Just a few of the many detailing xmas prezzies i treated myself to this year :thumb:

10 large orange drying towels
Blackwow
10 buffing towels
Flexipads applicators
Maxi suds
Poorboys wheel sealant
Berry blast air freshner


----------



## Scrim-1- (Oct 8, 2008)

Nice Stuff


----------



## Guest (Dec 30, 2010)

very nice indeed :thumb:


----------



## RICHIE40 (Jul 9, 2007)

Scrim-1- said:


> Nice Stuff





swiftjon said:


> very nice indeed :thumb:


Cheers, looking forward to using in the morning


----------



## chost10 (Jun 21, 2009)

Where did you get the 10 buffing towels and the large orange drying towels from ?


----------



## RICHIE40 (Jul 9, 2007)

chost10 said:


> Where did you get the 10 buffing towels and the large orange drying towels from ?


PM sent :thumb:


----------



## grant_evans (Mar 2, 2008)

chost10 said:


> Where did you get the 10 buffing towels and the large orange drying towels from ?


also interested to know where these are from.

nice lot of stuff you got there.


----------



## RICHIE40 (Jul 9, 2007)

grant_evans said:


> also interested to know where these are from.
> 
> nice lot of stuff you got there.


Cheers Grant, used the stuff today . Also Pm'd you :thumb:


----------



## danielhoworth (Jul 14, 2010)

Where did you get the black wow from bud ?


----------



## Alan W (May 11, 2006)

danielhoworth said:


> Where did you get the black wow from bud ?


Have a look here for UK stockists of Black Wow: www.blackwow.co.uk

Alan W


----------



## DannyHigg (Nov 30, 2010)

sorry dude, another wondering where the towels are from?
thanks


----------



## Will-S (Jun 5, 2007)

Could you PM me the details too, ta:thumb:


----------



## RICHIE40 (Jul 9, 2007)

DannyHigg said:


> sorry dude, another wondering where the towels are from?
> thanks





Will-S said:


> Could you PM me the details too, ta:thumb:


Pm's sent :thumb:


----------



## Spoony (May 28, 2007)

Nice haul. BlackWOW is a good choice. Where did the towels come from? Also what are those White ones like?


----------



## RICHIE40 (Jul 9, 2007)

Spoony said:


> Nice haul.
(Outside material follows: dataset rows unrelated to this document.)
Context: an optimization exercise on an open-source flow, tuned for small area, a short achievable clock period and few clock cycles. The choices shown serve that exercise and are no tape-out recipe.
In this exercise RTL edits were held to simulation tests only and were not proved equivalent to the original.
Power and IR drop assume default switching activity.

Setup of job 3194:
Design mscc, start of the top module:
module mscc (
    input  wire        clk,
    input  wire        rst_n,             
    input  wire        cmd_valid,
    input  wire [31:0] cmd_word,
    input  wire [31:0] cmd_now,
    input  wire        comm_seen,
    input  wire [3:0]  phys_overload,
    input  wire [3:0]  phys_lock,
    input  wire [3:0]  phys_hw_fault,
    input  wire [3:0]  phys_wd_fault,
    input  wire [63:0] phys_power_raw,
    input  wire [63:0] phys_pulse_count,
    input  wire [63:0] phys_window_ms,
    input  wire [3:0]  sim_overload,
    input  wire [3:0]  sim_lock,
    input  wire [3:0]  sim_hw_fault,
    input  wire [3:0]  sim_wd_fault,
    input  wire [63:0] sim_power_raw,
    input  wire [63:0] sim_pulse_count,
    input  wire [63:0] sim_window_ms,
    output wire        res_valid,
    output wire [31:0] res_word,
    output wire [3:0]  start_out,
    output wire [3:0]  reset_out,
    output wire [7:0]  duty
);
    localparam [7:0] OP_NOP = 8'h00, OP_INIT = 8'h01, OP_TICK = 8'h02, OP_READ_REG = 8'h03,
  ...
Size in the first run: roughly 7400 cells after synthesis, roughly 1100 flip-flops, roughly 0.072 mm² of cells after synthesis.
Settings: LEC_CHECK=0, CAP_MARGIN=20, CORE_MARGIN=2, CORE_UTILIZATION=55, PLACE_DENSITY=0.7, SETUP_SLACK_MARGIN=5, SLEW_MARGIN=20; clock period 12.0 ns.
run.sh (not shown) runs the stock make flow with config.mk's settings and CLKGATE_MAP_FILE= SYNTH_SCRIPT=/design/flow/synth_recipe.tcl, a recipe that flattens the netlist after the stock synthesis.
Job 3194 finished end to end and its layout was clean on timing, DRC and antenna.
Testbench counts of job 3194, summed over its fixed seeds: cycles 33,098.
Background: an optimization exercise with open tools, aiming at small area. Do not read the settings as production practice.
Function was checked by simulation only, so behaviour that the tests miss may differ from the original.
Power and IR drop assume default switching activity.

File: design/flow/config.mk
export PLATFORM = sky130hd
export DESIGN_NAME = pwroff_engine
export DESIGN_NICKNAME = pwroff_engine
export VERILOG_FILES = /design/flow/design.v
export SDC_FILE = /design/flow/constraint.sdc
export NUM_CORES = 4
export LEC_CHECK = 0
export CAP_MARGIN = 20
export CORE_MARGIN = 2
export CORE_UTILIZATION = 40
export SLEW_MARGIN = 20
File: design/flow/constraint.sdc
create_clock -name core_clock -period 20.0 [get_ports {clk}]
set_input_delay 4.0000 -clock core_clock [delete_from_list [all_inputs] [get_ports {clk}]]
set_output_delay 4.0000 -clock core_clock [all_outputs]
set_load 0.01 [all_outputs]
BlackWOW is a good choice. Where did the towels come from? Also what are those White ones like?


White ones are really good for buffing of quick detailers and wax. Its all i use now :thumb:Blackwow is pretty impressive, nice non glossy finish.
Pm also sent.


----------



## moonstone mo (Mar 7, 2009)

sorry mate any chance you could pm me as to where th orange towels are from:thumb:


----------



## RICHIE40 (Jul 9, 2007)

moonstone mo said:


> sorry mate any chance you could pm me as to where th orange towels are from:thumb:


PM sent :thumb:


----------



## chrisc (Jun 15, 2008)

also another one can you send me a pm aswell.ta


----------



## RICHIE40 (Jul 9, 2007)

chrisc said:


> also another one can you send me a pm aswell.ta


No problem


----------



## CivicTypeR. (Aug 15, 2010)

could you also pm me were you got ur towels please as im looking to order some


----------



## RICHIE40 (Jul 9, 2007)

CivicTypeR. said:


> could you also pm me were you got ur towels please as im looking to order some


Just sent PM


----------



## 62mph (Jul 28, 2010)

The curiosity is killing me now - Can you PM me where you got the towels from please


----------



## RICHIE40 (Jul 9, 2007)

62mph said:


> The curiosity is killing me now - Can you PM me where you got the towels from please


Not a problem


----------



## samurl (Feb 9, 2009)

Can I have a PM too please!


----------



## RICHIE40 (Jul 9, 2007)

samurl said:


> Can I have a PM too please!


PM sent :buffer:


----------



## tfonseca (Jul 31, 2008)

PM to me too :wave:

The towels look very interesting


----------



## RICHIE40 (Jul 9, 2007)

tfonseca said:


> PM to me too :wave:
> 
> The towels look very interesting


Used one this morning, very good :thumb:
Pm sent


----------



## e4n rs (Dec 2, 2010)

can i have a pm richie i feel left out !!!lol look very good quality


----------



## RICHIE40 (Jul 9, 2007)

e4n rs said:


> can i have a pm richie i feel left out !!!lol look very good quality


Pm on its way :thumb:


----------



## RICHIE40 (Jul 9, 2007)

just emptied inbox as it was full :thumb:


----------



## toddy2 (Jul 21, 2009)

Please can you send me details of the towels too, I have no lights in my garage and they will help me see my way!

Seriously please could I have the details.

Cheers,


----------



## AKFM (Dec 26, 2010)

add me to the pm list please as im on the look out for a drying towel


----------



## cheekymonkey (Mar 15, 2008)

would you pm me details of cloths aswell please Richie


cheers paul


----------



## Eddy (Apr 13, 2008)

Nice collection, can I ask why anyone would need 10 drying towels? Unless this is your job in which case I will look silly


----------



## RICHIE40 (Jul 9, 2007)

PM's sent for people who asked :thumb:


----------



## RICHIE40 (Jul 9, 2007)

Eddy said:


> Nice collection, can I ask why anyone would need 10 drying towels? Unless this is your job in which case I will look silly


To be honest mate i dont need 10, ill be listing some up in a for sale thread in abit. :thumb:


----------



## RICHIE40 (Jul 9, 2007)

Used the flexipads apps today, what do you use the hard side of the app for, is it just personal prefference? i used the black softer side not the hard yellow side


----------